Allylic Bromination With NBS
One of the most common reactions targeting allylic hydrogens is allylic bromination using N-bromosuccinimide, or NBS. This reaction selectively replaces an allylic hydrogen with a bromine atom while leaving the double bond intact. The selectivity comes from the bond energy differences: the allylic C-H bond is the weakest link in the molecule, so a bromine radical preferentially attacks there.
NBS works by maintaining a very low, steady concentration of bromine radicals in the reaction mixture. This is important because high concentrations of bromine would instead add across the double bond, destroying it. By keeping levels low and running the reaction in the presence of light or a radical initiator, the conditions favor substitution at the allylic position over addition to the double bond. The reaction is widely used in synthesis to introduce a bromine atom next to a double bond, which then serves as a handle for further chemical transformations.
Role in Lipid Peroxidation
Allylic hydrogens aren’t just a textbook concept. They play a central role in lipid peroxidation, a process that damages cell membranes and contributes to aging and disease. Polyunsaturated fatty acids, the fats found in cell membranes and in foods like fish and vegetable oils, contain multiple double bonds. The carbons sitting between two double bonds carry especially reactive allylic hydrogens (technically called bis-allylic, since they’re adjacent to two double bonds).
During lipid peroxidation, reactive oxygen species like hydroxyl radicals abstract an allylic hydrogen from a fatty acid chain. This creates a carbon-centered radical on the fat molecule. That radical rearranges to form a more stable structure called a conjugated diene, then reacts with oxygen to produce a lipid peroxyl radical. The peroxyl radical can then steal an allylic hydrogen from a neighboring fatty acid, starting a chain reaction. This propagation step is why a single radical event can damage many lipid molecules.

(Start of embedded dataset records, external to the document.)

===== config.mk =====
export PLATFORM = sky130hd
export DESIGN_NAME = ifid_skid_stage
export DESIGN_NICKNAME = d
export VERILOG_FILES = /design/src/rtl/ifid_skid_stage.sv
export SDC_FILE = /design/constraint.sdc
export NUM_CORES = 1
export LEC_CHECK = 0
export BUFFER_PORTS_ARGS = -buffer_cell sky130_fd_sc_hd__buf_4
export CAP_MARGIN = 30
export CORE_UTILIZATION = 51
export CTS_CLUSTER_SIZE = 30
export DETAILED_ROUTE_END_ITERATION = 8
export GPL_TIMING_DRIVEN = 0
export PLACE_DENSITY = 0.79
export RECOVER_POWER = 100
export SLEW_MARGIN = 20
export SYNTH_ARGS = -nofsm -noshare
export SYNTH_HDL_FRONTEND = slang
export SYNTH_SLANG_ARGS = --single-unit

===== constraint.sdc =====
create_clock -name clk -period 6.4 [get_ports clk]
set_clock_uncertainty 0.05 [all_clocks]
set_input_delay 1.92 -clock clk [delete_from_list [all_inputs] [get_ports clk]]
set_output_delay 1.92 -clock clk [all_outputs]
set_load 0.02 [all_outputs]
### src/rtl/ghost_collision.sv
// Collision and lives controller: per-frame bounding-box test of Yoshi against
// three ghosts, with life loss, an invulnerability/blink window and game over.
module ghost_collision #(
  parameter int MAX_Y      = 480,
  parameter int T_W        = 16,
  parameter int MARGIN     = 4,
  parameter int LIVES_INIT = 3,
  parameter int INV_FRAMES = 120
) (
  input  logic       clk,
  input  logic       reset,
  input  logic [9:0] x,
  input  logic [9:0] y,
  input  logic [9:0] y_x,
  input  logic [9:0] y_y,
  input  logic [9:0] g_t_x,
  input  logic [9:0] g_t_y,
  input  logic [9:0] g_b_x,
  input  logic [9:0] g_b_y,
  input  logic [9:0] g_r_x,
  input  logic [9:0] g_r_y,
  input  logic       restart,
  output logic       hit,
  output logic [2:0] hit_src,
  output logic [1:0] lives,
  output logic       invuln,
  output logic       yoshi_visible,
  output logic       game_over
);

  typedef enum logic [1:0] {PLAY, HIT, OVER} state_t;

  localparam logic [10:0] W       = 11'(T_W - MARGIN);
  localparam logic [9:0]  MAX_Y_V = 10'(MAX_Y);
  localparam logic [1:0]  LIVES_V = 2'(LIVES_INIT);
  localparam logic [7:0]  INV_V   = 8'(INV_FRAMES - 1);

  // Zero-extended to 11 bits so a box near the right/bottom edge cannot wrap.
  function automatic logic overlap(input logic [9:0] ax, input logic [9:0] ay,
                                   input logic [9:0] bx, input logic [9:0] by);
    logic [10:0] axe, aye, bxe, bye;
    axe = {1'b0, ax};
    aye = {1'b0, ay};
    bxe = {1'b0, bx};
    bye = {1'b0, by};
    return (axe + W > bxe) && (bxe + W > axe) &&
           (aye + W > bye) && (bye + W > aye);
  endfunction

  state_t      state_q, state_d;
  logic [7:0]  cnt_q, cnt_d;
  logic [1:0]  lives_q, lives_d;
  logic [2:0]  src_q, src_d;
  logic        hit_q, hit_d;
  logic        inv_q, inv_d;
  logic        vis_q, vis_d;
  logic        over_q, over_d;
  logic        tick_lvl_q;
  logic        tick_lvl;
  logic        tick;
  logic [2:0]  ov;

  assign tick_lvl = (x == 10'd0) && (y == MAX_Y_V);
  // Only the first cycle of the tick condition counts if x lingers at 0.
  assign tick     = tick_lvl && !tick_lvl_q;
  assign ov       = {overlap(y_x, y_y, g_r_x, g_r_y),
                     overlap(y_x, y_y, g_b_x, g_b_y),
                     overlap(y_x, y_y, g_t_x, g_t_y)};

  always_comb begin
    state_d = state_q;
    cnt_d   = cnt_q;
    lives_d = lives_q;
    src_d   = src_q;
    hit_d   = 1'b0;
    if (restart) begin
      state_d = PLAY;
      cnt_d   = 8'd0;
      lives_d = LIVES_V;
      src_d   = 3'b000;
    end else if (tick) begin
      case (state_q)
        PLAY: begin
          if (ov != 3'b000) begin
            hit_d = 1'b1;
            src_d = ov;
            if (lives_q > 2'd1) begin
              lives_d = lives_q - 2'd1;
              cnt_d   = INV_V;
              state_d = HIT;
            end else begin
              lives_d = 2'd0;
              state_d = OVER;
            end
          end
        end
        HIT: begin
          if (cnt_q == 8'd0) state_d = PLAY;
          else               cnt_d   = cnt_q - 8'd1;
        end
        OVER:    state_d = OVER;
        default: state_d = PLAY;
      endcase
    end
    inv_d  = (state_d == HIT);
    // Counter bit 3 flips every 8 frames, giving a 16-frame blink period.
    vis_d  = !((state_d == HIT) && cnt_d[3]);
    over_d = (state_d == OVER);
  end

  always_ff @(posedge clk or negedge reset) begin
    if (!reset) begin
      state_q    <= PLAY;
      cnt_q      <= 8'd0;
      lives_q    <= LIVES_V;
      src_q      <= 3'b000;
      hit_q      <= 1'b0;
      inv_q      <= 1'b0;
      vis_q      <= 1'b1;
      over_q     <= 1'b0;
      tick_lvl_q <= 1'b0;
    end else begin
      state_q    <= state_d;
      cnt_q      <= cnt_d;
      lives_q    <= lives_d;
      src_q      <= src_d;
      hit_q      <= hit_d;
      inv_q      <= inv_d;
      vis_q      <= vis_d;
      over_q     <= over_d;
      tick_lvl_q <= tick_lvl;
    end
  end

  assign hit           = hit_q;
  assign hit_src       = src_q;
  assign lives         = lives_q;
  assign invuln        = inv_q;
  assign yoshi_visible = vis_q;
  assign game_over     = over_q;

endmodule
### config.mk
export PLATFORM = sky130hd
export DESIGN_NAME = ghost_collision
export DESIGN_NICKNAME = d
export VERILOG_FILES = /design/src/rtl/ghost_collision.sv
export SDC_FILE = /design/constraint.sdc
export NUM_CORES = 1
export LEC_CHECK = 0
export CAP_MARGIN = 20
export CORE_MARGIN = 1.5
export CORE_UTILIZATION = 50
export CTS_CLUSTER_SIZE = 10
export DETAILED_ROUTE_END_ITERATION = 10
export PLACE_DENSITY = 0.86
export SYNTH_ARGS = -nofsm -noshare
export SYNTH_HDL_FRONTEND = slang
export SYNTH_SLANG_ARGS = --single-unit
### constraint.sdc
create_clock -name clk -period 2.9 [get_ports clk]
set_input_delay 0.58 -clock clk [delete_from_list [all_inputs] [get_ports clk]]
set_output_delay 0.58 -clock clk [all_outputs]
set_load 0.005 [all_outputs]
==> impl_metrics.json, run 1 <==
{
  "syn_nets": 843,
  "syn_area_per_cell_um2": 7.84,
  "die_h_um": 101,
  "die_x_um": 101,
  "grt_usage_pct": 83.3,
  "cts.sinks": 20,
  "clock_path_buffers": 2,
  "place.gp.congestion": 1.00,
  "synth_area_um2": 4830,
  "ys_seq_area_share_pct": 10.4,
  "worstEndpointGrtRepair": "yoshi_visible$_DFF_PN1_/D",
  "start_util_pct": 52.0,
  "status": "stopped before the end",
  "ios": 112,
  "synth_ff_type": "dfrtp_1",
  "root_buffer": "clkbuf_8",
  "synth-edff-count": 0,
  "dp_hpwl_um": 15300,
  "synth_warnings": 0,
  "grt-ovfl-total": 199,
  "grt_max_degree": 21,
  "h-tree-depth": 1,
  "synthArstFlopShare_pct": 100,
  "toolErrorMsg": "[ERROR GRT-0232] Routing congestion too high. Check the congestion heatmap in the GUI.",
  "synth_seq_cells": 20,
  "lastStage": "5_1_grt",
  "endpoint_type": "register input",
  "num_rows": 35,
  "cts_buffers": 3,
  "port-buffer-count": 111,
  "ys_types": 57,
  "synthCells": 616
}
[per-layer routing]
| layer | GRT usage [%] | GRT overflow |
|---|---|---|
| met5 | 20.7 | 0 |
| met4 | 93.1 | 64 |
| met3 | 70.1 | 2 |
| met2 | 102 | 127 |
| met1 | 78.2 | 6 |
[cell families after synthesis]
family	count (synthesis)	share of synthesized area (%)
simple gates	183	21.5
compound gates	141	19.4
fa+ha+maj	124	32.1
buf+inv	100	7.77
xor+xnor	48	8.71
flops	20	10.4
[through the flow]
step                      instances  utilization (%)  cell area, µm²  worst slack [ns]
after floorplan                 616                -            5030            -0.374
after global placement         1019             81.2            7540             -1.13
after detailed placement       1019             81.2            7540             -1.30
after CTS                      1052             89.6            8320            -0.387
[what timing repair did]
| action | CTS |
|---|---|
| resized for setup | 250 |
| setup buffers | 31 |
| endpoints found under the hold margin | 0 |
| hold buffers | 0 |
| endpoints found under the setup margin | 19 |
| pin swaps | 102 |
| cloned | 0 |
[synthesized netlist by cell type, types with 4 or more instances]
master	count	area share, %
ha_1	124	32
a2111oi_0	4	0.73
dfrtp_1	17	8.8
a21oi_1	42	4.4
a21o_1	11	1.7
o21bai_1	4	0.62
nand4_1	17	2.2
nor2_1	27	2.1
nand2_1	19	1.5
nand3_1	21	2.2
clkbuf_1	6	0.47
and3_1	7	0.91
nor4_1	11	1.4
o2111ai_1	11	2.0
o21ai_0	23	2.4
nand3b_1	10	1.6
or3_1	6	0.78
xnor2_1	48	8.7
inv_1	94	7.3
nand2b_1	7	0.91
nor3_1	28	2.9
a211oi_1	14	2.2
or2_2	6	0.78
==> run 2: changes to the inputs <==
Settings changed: CORE_UTILIZATION 50 to 35, CTS_CLUSTER_SIZE 10 to unset, PLACE_DENSITY 0.86 to unset, PLACE_DENSITY_LB_ADDON set to 0.15.
==> impl_metrics.json, run 2 <==
{
  "cts_buffers": 3,
  "grt_usage_pct": 24.1,
  "core_area_um2": 13300,
  "synth_area_um2": 4830,
  "syn_area_per_cell_um2": 7.84,
  "clk_pin_slew_ns": 0.06,
  "root_buffer": "clkbuf_16",
  "fin_crit_ns": 3.32,
  "clk_latency_ns": 0.25,
  "hold_depth": 2,
  "drc": 0,
  "path_class": "input port to flip-flop",
  "largest_register_ffs": 8,
  "drt_iter0_drc": 190,
  "routed-via-count": 5735,
  "first_pass_iters": 6,
  "rsz0062_at_grt": "yes",
  "ys_types": 57,
  "dp_cells": 1089,
  "hold_path_class": "flip-flop to flip-flop",
  "synthTopCellsByArea": "ha_1 32%, dfrtp_1 8.8%, xnor2_1 8.7%",
  "ios": 112,
  "synthMuxAreaShare_pct": 0,
  "grt_pass1_wl_um": 28600,
  "worst_slew_pin_slew_ns": 0.909,
  "finalHoldViolCount": 0,
  "fin_crit_sh_pct": 114,
  "synth-edff-count": 0,
  "dp_hpwl_um": 14800,
  "max_slew_margin_pct": 39.2,
  "fin_hold_ws_ns": 0.496,
  "die_x_um": 120,
  "drv_slew": 0,
  "drive_gt1_share_pct": 39.0,
  "power.leakage_uw": 0.00413,
  "yosys.area_share.adder_pct": 32.1,
  "synth_top_area_share_pct": 32.1,
  "layout_common_cells": "205 x buf_4, 114 x ha_1, 74 x inv_1, 61 x clkdlybuf4s50_1, 40 x xnor2_1",
  "final_net_count": 1163,
  "synth_ff_type": "dfrtp_1",
  "vdd.ir_drop.worst_mv": 0.172,
  "clock_path_buffers": 2,
  "cp.required_ns": 3.07,
  "via_per_inst": 5.16,
  "hold_path_end": "lives[1]$_DFFE_PN1P_",
  "cts.sinks": 20,
  "synth_top_family_by_area": "adder cells",
  "h-tree-depth": 1,
  "start_util_pct": 36.2,
  "ys_top_cells_by_count": "124 x ha_1, 94 x inv_1, 48 x xnor2_1",
  "fin_worst_skew_ns": 0.00211,
  "syn_nets": 843,
  "reg2reg_to": "cnt_q[5]$_DFFE_PN0P_",
  "cap_viol_max_count": 0,
  "yosysTopAreaCell": "ha_1",
  "final_common_cell": "buf_4",
  "syn_to_final_growth_pct": 75.4,
  "num_rows": 42,
  "grt_pass1_vias": 6065,
  "endpoint_kind": "flip-flop",
  "worstSetupStartpointType": "input port",
  "synthXorXnorAreaFrac_pct": 8.71,
  "synth_warnings": 0,
  "antenna_found_initial": 0,
  "grt_max_degree": 21,
  "yosys.area_share.simple_pct": 21.5,
  "final_antenna_net_count": 0,
  "fin_ws_ns": -0.420,
  "largest-register": "cnt_q",
  "hp-start": "lives[1]$_DFFE_PN1P_",
  "grt-ovfl-total": 0,
  "die_h_um": 120,
  "worstPathArrival_ns": 3.49,
  "status": "complete, but fails checks",
  "totalWireLength_um": 17600,
  "r2r_slack_ns": 0.47,
  "cts_tree": "done",
  "dieArea_um2": 14500,
  "power.density_nw_per_um2": 212,
  "setup_viol": 19,
  "ys_seq_area_share_pct": 10.4,
  "post_drt_wl_per_cell_um": 15.9,
  "path_max_fanout": 5,
  "synth_most_common_cell": "ha_1",
  "fin_cells": 1111,
  "violations": "setup timing",
  "diodes": 0,
  "fmax_ghz": 0.301,
  "place.gp.congestion": 0.961,
  "synth_seq_cells": 20,
  "synth_compound_area_share_pct": 19.4,
  "synthCells": 616,
  "synthArstFlopShare_pct": 100,
  "r2r_start": "cnt_q[2]$_DFFE_PN0P_",
  "reg2regPathDepth": 9,
  "port-buffer-count": 111
}
## run 2: cell counts after synthesis
No cell type changed its count.
## run 2: repair_timing
action | CTS | global route
setup buffers | 19 | 1
pin swaps | 88 | 15
hold buffers | 0 | 0
resized for setup | 213 | 19
gates cloned | 1 | 0
setup endpoints to repair | 19 | 19
## run 2: worst max path at each step
stage	from	to	slack (ns)	depth (start not counted)
6_report	g_t_y[8]	yoshi_visible$_DFF_PN1_	-0.42	12
5_1_grt	g_t_y[8]	yoshi_visible$_DFF_PN1_	-0.61	12
4_1_cts	g_r_x[8]	yoshi_visible$_DFF_PN1_	-0.41	12
3_5_place_dp	g_t_y[3]	cnt_q[1]$_DFFE_PN0P_	-1.22	15
3_3_place_gp	g_t_y[3]	cnt_q[4]$_DFFE_PN0P_	-1.17	15
2_1_floorplan	y_x[2]	yoshi_visible$_DFF_PN1_	-0.37	13
## run 2: logic make-up (layout without fill, tap and decap cells)
kind of cell,Yosys count,in the layout
buf+inv,100,419
fa+ha+maj,124,124
simple gates,183,183
xor+xnor,48,48
compound gates,141,141
flops,20,20
## run 2: per-layer routing
metal,global-route usage (%),up-vias,share of wire (%)
met3,1.98,35,3.7
met4,7.13,0,2.8
met1,29.5,2656,42
met5,0,-,0
met2,44.7,138,51
li1,-,2906,-
## run 2: cell type report
cell class	instances	area [µm²]
tap	176	220
inverter	94	362
fill	1175	4880
clock buffer	4	88.8
sequential	20	504
multi-input combinational	496	4660
timing repair buffer	321	2630
## run 2: metrics by stage
step | utilization, % | worst slack (ns) | cell area (µm²) | TNS (ns) | power, µW
floorplan | - | -0.374 | 5030 | -4.75 | 794
global placement | 58.2 | -1.17 | 7770 | -20.27 | 1300
detailed placement | 58.2 | -1.22 | 7770 | -21.14 | 1340
CTS | 62.9 | -0.415 | 8390 | -6.04 | 1770
global route | 63.5 | -0.607 | 8470 | -9.86 | 1930
finish | 63.5 | -0.420 | 8470 | -6.04 | 1800
## run 2: where the power goes
part           switching (µW)  internal, µW
registers            0.000185           279
clock network             107           210
logic                     567           633
total                     673          1120
## run 2: worst max-delay path, stage by stage
cell and delay [ns]:
clkdlybuf4s50_1 0.45, inv_1 0.05, buf_4 0.15, xnor2_1 0.19
ha_1 0.28, a21o_1 0.19, a2111oi_4 0.35, a22oi_2 0.13
and4_4 0.23, nor3_4 0.31, a2bb2oi_2 0.20, or3b_1 0.37
(Power assumes the default switching activity.)
==> run 3: changes to the inputs <==
--- a/config.mk
+++ b/config.mk
@@ -10,4 +10,5 @@
 export CORE_UTILIZATION = 35
 export DETAILED_ROUTE_END_ITERATION = 10
+export GPL_ROUTABILITY_DRIVEN = 0
 export PLACE_DENSITY_LB_ADDON = 0.15
 export SYNTH_ARGS = -nofsm -noshare
==> constraint.sdc (replaced) <==
create_clock -name clk -period 2.9 [get_ports clk]
set_input_delay 0.435 -clock clk [delete_from_list [all_inputs] [get_ports clk]]
set_output_delay 0.435 -clock clk [all_outputs]
set_load 0.005 [all_outputs]
==> impl_metrics.json, run 3 (same netlist as run 2, synthesis figures left out) <==
{
  "ios": 112,
  "cts_buffers": 3,
  "clk_latency_ns": 0.26,
  "worst_slew_pin_slew_ns": 0.941,
  "violations": "setup timing",
  "fin_cells": 1108,
  "r2r_slack_ns": 0.40,
  "path_max_fanout": 4,
  "syn_to_final_growth_pct": 78.0,
  "largest_register_ffs": 8,
  "final_common_cell": "buf_4",
  "place_area_um2": 7680,
  "status": "complete, but fails checks",
  "crit_chain": "clkdlybuf4s50_1, inv_1, buf_4, xnor2_1, ha_1, a21o_1, a2111oi_4, a22oi_2, and4_4, nor3_4, a2bb2oi_2, or3b_1",
  "fin_ws_ns": -0.262,
  "diodes": 0,
  "final_antenna_net_count": 0,
  "dieArea_um2": 14500,
  "finalHoldViolCount": 0,
  "die_h_um": 120,
  "clk_pin_slew_ns": 0.06,
  "dp_hpwl_um": 14400,
  "port-buffer-count": 111,
  "grt_pass1_wl_um": 28600,
  "endpoint_kind": "flip-flop",
  "vdd.ir_drop.worst_mv": 0.179,
  "layout_common_cells": "195 x buf_4, 114 x ha_1, 71 x inv_1, 59 x clkdlybuf4s50_1, 39 x xnor2_1",
  "setup_viol": 19,
  "max_slew_margin_pct": 37.1,
  "first_pass_iters": 4,
  "start_util_pct": 36.2,
  "antenna_found_initial": 0,
  "final_core_util_pct": 64.4,
  "clock_path_buffers": 2,
  "fin_hold_ws_ns": 0.495,
  "grt_usage_pct": 24.1,
  "cts.sinks": 20,
  "drv_slew": 0,
  "root_buffer": "clkbuf_16",
  "cp.required_ns": 3.08,
  "h-tree-depth": 1,
  "grt-ovfl-total": 0,
  "cpMaxStageDelayCell": "clkdlybuf4s50_1",
  "totalWireLength_um": 17300,
  "via_per_inst": 5.26,
  "core_area_um2": 13300,
  "hold_path_class": "flip-flop to flip-flop",
  "fmax_ghz": 0.316,
  "rsz0062_at_grt": "yes",
  "routed-via-count": 5824,
  "cts_tree": "done",
  "grt_pass1_vias": 6245,
  "power.leakage_uw": 0.00416,
  "worstPathArrival_ns": 3.34,
  "final_net_count": 1160,
  "num_rows": 42,
  "drt_iter0_drc": 233,
  "fin_worst_skew_ns": 0.00863,
  "fin_crit_ns": 3.16,
  "cap_viol_max_count": 0,
  "die_x_um": 120,
  "post_drt_wl_per_cell_um": 15.6,
  "largest-register": "cnt_q",
  "post-place-ws_ns": -1.12,
  "stdcell_area_um2": 8590,
  "path_class": "input port to flip-flop",
  "worstSetupStartpointType": "input port",
  "power.density_nw_per_um2": 218,
  "drc": 0,
  "grt_max_degree": 21,
  "drive_gt1_share_pct": 40.7,
  "cpPeakStageDelay_ns": 0.45,
  "dp_cells": 1077,
  "fin_crit_sh_pct": 109
}
==> run 3: changes by cell type in the layout (fill, tap and decap cells not counted), sizes merged <==
cell and change:
buf -3, clkdlybuf4s50 -2, bufinv +1, clkdlybuf4s15 +4
dlygate4sd2 -3
==> run 3: metal layers <==
layer	track usage [%]	share of wire [%]
met5	0	0
met2	45.8	52
met3	1.32	3.0
met1	28.4	41
met4	8.38	3.3
==> run 3: cell type report <==
cell class | instances | area [µm²]
clock buffers | 3 | 75.1
flip-flops and latches | 20 | 504
inverters | 94 | 362
well taps | 176 | 220
repair buffers | 318 | 2640
clock inverters | 1 | 30.0
fillers | 1135 | 4750
multi-input cells | 496 | 4760
==> run 3: power breakdown <==
| group | internal, µW | switching (µW) | leakage, µW |
|---|---|---|---|
| clock network | 274 | 108 | 0.0000511 |
| registers | 279 | 0.000192 | 0.000269 |
| logic | 640 | 573 | 0.00384 |
| total | 1190 | 680 | 0.00416 |
==> run 3: what timing repair did <==
item / in CTS / in global routing
hold buffers: 0 / 0
pin swaps: 96 / 18
setup buffers: 23 / 6
resized for setup: 231 / 35
setup endpoints to repair: 19 / 19
==> run 3: critical path: cells and delay by family <==
kind | cells | cell delay (ns)
AO/OA/AOI/OAI | 4 | 0.89
XOR/XNOR | 1 | 0.18
adder cells (fa/ha/maj) | 1 | 0.27
buffers and inverters | 3 | 0.66
AND/OR/NAND/NOR | 3 | 0.89
==> run 3: path summary, 6_finish.rpt <==
path	start	to	cells past startpoint
max	g_t_y[8]	yoshi_visible$_DFF_PN1_	12
min	lives[1]$_DFFE_PN1P_	lives[1]$_DFFE_PN1P_	2
max reg2reg	cnt_q[2]$_DFFE_PN0P_	cnt_q[0]$_DFFE_PN0P_	9
min reg2reg	lives[1]$_DFFE_PN1P_	lives[1]$_DFFE_PN1P_	2
max in group asynchronous	reset	cnt_q[1]$_DFFE_PN0P_	1
min in group asynchronous	reset	cnt_q[2]$_DFFE_PN0P_	1
==> run 3: metrics by stage <==
| step | setup TNS [ns] | total power, µW |
|---|---|---|
| final | -2.84 | 1870 |
| after global routing | -6.06 | 2010 |
| after CTS | -2.19 | 1830 |
| after detailed placement | -18.91 | 1320 |
| after global placement | -18.35 | 1280 |
| after floorplan | -2.09 | 794 |
==> run 4: changes to the inputs <==
Clock period 2.9 ns to 3.3 ns, I/O delays scaled along.
==> impl_metrics.json, run 4 (same netlist as run 2, synthesis figures left out) <==
{
  "status": "completed",
  "power.density_nw_per_um2": 195,
  "grt-ovfl-total": 0,
  "fmax_ghz": 0.311,
  "grt_pass1_wl_um": 27800,
  "via_per_inst": 5.19,
  "reg2reg_to": "cnt_q[6]$_DFFE_PN0P_",
  "ios": 112,
  "hold_path_class": "flip-flop to flip-flop",
  "die_h_um": 120,
  "r2r_start": "cnt_q[2]$_DFFE_PN0P_",
  "grt_pass1_vias": 6035,
  "worstSetupStartpointType": "input port",
  "max_slew_margin_pct": 39.4,
  "worstPathArrival_ns": 3.40,
  "dp_hpwl_um": 14000,
  "cts.sinks": 20,
  "dp_cells": 1080,
  "final_common_cell": "buf_4",
  "vdd.ir_drop.worst_mv": 0.157,
  "worst_slew_pin_slew_ns": 0.905,
  "hp-start": "lives[1]$_DFFE_PN1P_",
  "start_util_pct": 36.2,
  "largest_register_ffs": 8,
  "cts_buffers": 3,
  "root_buffer": "clkbuf_16",
  "endpoint_kind": "flip-flop",
  "grt_max_degree": 21,
  "cts_tree": "done",
  "h-tree-depth": 1,
  "multi_input_area_um2": 4670,
  "drv_slew": 0,
  "die_x_um": 120,
  "cap_viol_max_count": 0,
  "fin_worst_skew_ns": 0.00215,
  "dieArea_um2": 14500,
  "final_net_count": 1157,
  "reg2regPathDepth": 7,
  "largest-register": "cnt_q",
  "totalWireLength_um": 17300,
  "cp.required_ns": 3.48,
  "path_max_fanout": 5,
  "post_drt_wl_per_cell_um": 15.7,
  "fin_hold_ws_ns": 0.498,
  "fin_crit_ns": 3.22,
  "rsz0062_at_grt": "yes",
  "fin_cells": 1105,
  "antenna_found_initial": 0,
  "clk_pin_slew_ns": 0.06,
  "r2r_slack_ns": 0.55,
  "finalHoldViolCount": 0,
  "port-buffer-count": 111,
  "diodes": 0,
  "power.leakage_uw": 0.00413,
  "drc": 0,
  "num_rows": 42,
  "path_class": "input port to flip-flop",
  "setup.worst_path.start": "y_x[3]",
  "core_area_um2": 13300,
  "clk_latency_ns": 0.26,
  "fillers": 1172,
  "setup_viol": 0,
  "layout_common_cells": "196 x buf_4, 114 x ha_1, 72 x inv_1, 58 x clkdlybuf4s50_1, 39 x xnor2_1",
  "syn_to_final_growth_pct": 74.4,
  "final_antenna_net_count": 0,
  "hold_buffers": 0,
  "drive_gt1_share_pct": 39.3,
  "seqCellArea_um2": 504,
  "cp-endpoint": "yoshi_visible$_DFF_PN1_",
  "fin_crit_sh_pct": 97.5,
  "first_pass_iters": 4,
  "routed-via-count": 5738,
  "fin_tns_setup_ns": 0,
  "grt_usage_pct": 23.4,
  "drt_iter0_drc": 191,
  "clock_path_buffers": 2
}
run 4: worst min-delay path by stage:
stage                                end  slack, ns  cells past startpoint
floorplan           cnt_q[0]$_DFFE_PN0P_       0.20                      0
global placement    lives[1]$_DFFE_PN1P_       0.48                      2
detailed placement  lives[1]$_DFFE_PN1P_       0.48                      2
CTS                 lives[1]$_DFFE_PN1P_       0.49                      2
global route        lives[1]$_DFFE_PN1P_       0.51                      2
finish              lives[1]$_DFFE_PN1P_       0.50                      2
run 4: metrics by stage:
stage	power [µW]	area, µm²	util, %	setup WS [ns]
3_3_place_gp	1110	7540	56.5	-0.839
2_1_floorplan	668	4860	-	0.0316
4_1_cts	1600	8310	62.3	0.00305
3_5_place_dp	1140	7540	56.5	-0.872
5_1_grt	1760	8420	63.1	-0.0675
6_report	1640	8420	63.1	0.0829
run 4: worst max-delay path, stage by stage:
cell and delay (ns):
buf_4 0.10, inv_2 0.05, ha_4 0.16, nor3_4 0.20, buf_4 0.17, xnor2_4 0.09, ha_4 0.28, nand4_1 0.14
or2_2 0.32, o32ai_1 0.17, a41oi_1 0.16, and4_4 0.19, nor3_4 0.32, a2bb2oi_2 0.18, or3b_1 0.36
run 4: repair_timing:
item / in CTS / in global routing
setup endpoints to repair: 19 / 16
resized for setup: 246 / 37
setup buffers: 25 / 2
pin swaps: 101 / 22
run 4: area by class of cell:
| class | instances | area share (%) |
|---|---|---|
| Timing Repair Buffer | 315 | 30.5 |
| Clock buffer | 3 | 0.892 |
| Inverter | 94 | 4.22 |
| Tap cell | 176 | 2.62 |
| Sequential cell | 20 | 5.99 |
| Multi-Input combinational cell | 496 | 55.4 |
| Clock inverter | 1 | 0.357 |
run 4: layer usage:
metal	wire, µm	GRT usage [%]	vias to the layer above
met5	0	0	-
met4	254	4.71	0
met3	653	2.31	23
met2	9050	44.8	127
met1	7380	28.2	2697
li1	-	-	2891
run 4: power breakdown:
| part | internal (µW) | switching (µW) | total (µW) |
|---|---|---|---|
| logic | 559 | 500 | 1060 |
| registers | 246 | 0.000157 | 246 |
| clock network | 241 | 95.0 | 336 |
| total | 1050 | 595 | 1640 |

The consequences are significant. As fatty acid chains accumulate damage, the cell membrane loses its normal fluidity and structural integrity. Membrane-bound proteins stop functioning properly. The breakdown products of peroxidized lipids, including reactive aldehydes, cause further damage to proteins and DNA. This entire cascade begins with the vulnerability of allylic hydrogens to radical attack, a direct consequence of the low bond energy that makes them easy to remove.
Quick Comparison: Allylic vs. Vinylic vs. Alkyl
- Allylic hydrogens are on the carbon next to a double bond. Bond energy around 88 kcal/mol. Easiest to remove. The resulting radical or ion is stabilized by resonance with the adjacent pi system.
- Vinylic hydrogens are directly on a double-bond carbon. Bond energy around 111 kcal/mol. Hardest to remove of the three types, because the carbon uses a stronger sp² orbital to hold the hydrogen.
- Alkyl hydrogens are on carbons with no nearby double bond. Bond energy around 98-105 kcal/mol depending on whether the carbon is primary, secondary, or tertiary. No resonance stabilization available for the resulting radical.
This hierarchy explains the selectivity seen in many organic reactions. Whenever a reactive species has a choice of which hydrogen to abstract, allylic positions win out because they require the least energy and produce the most stable intermediates.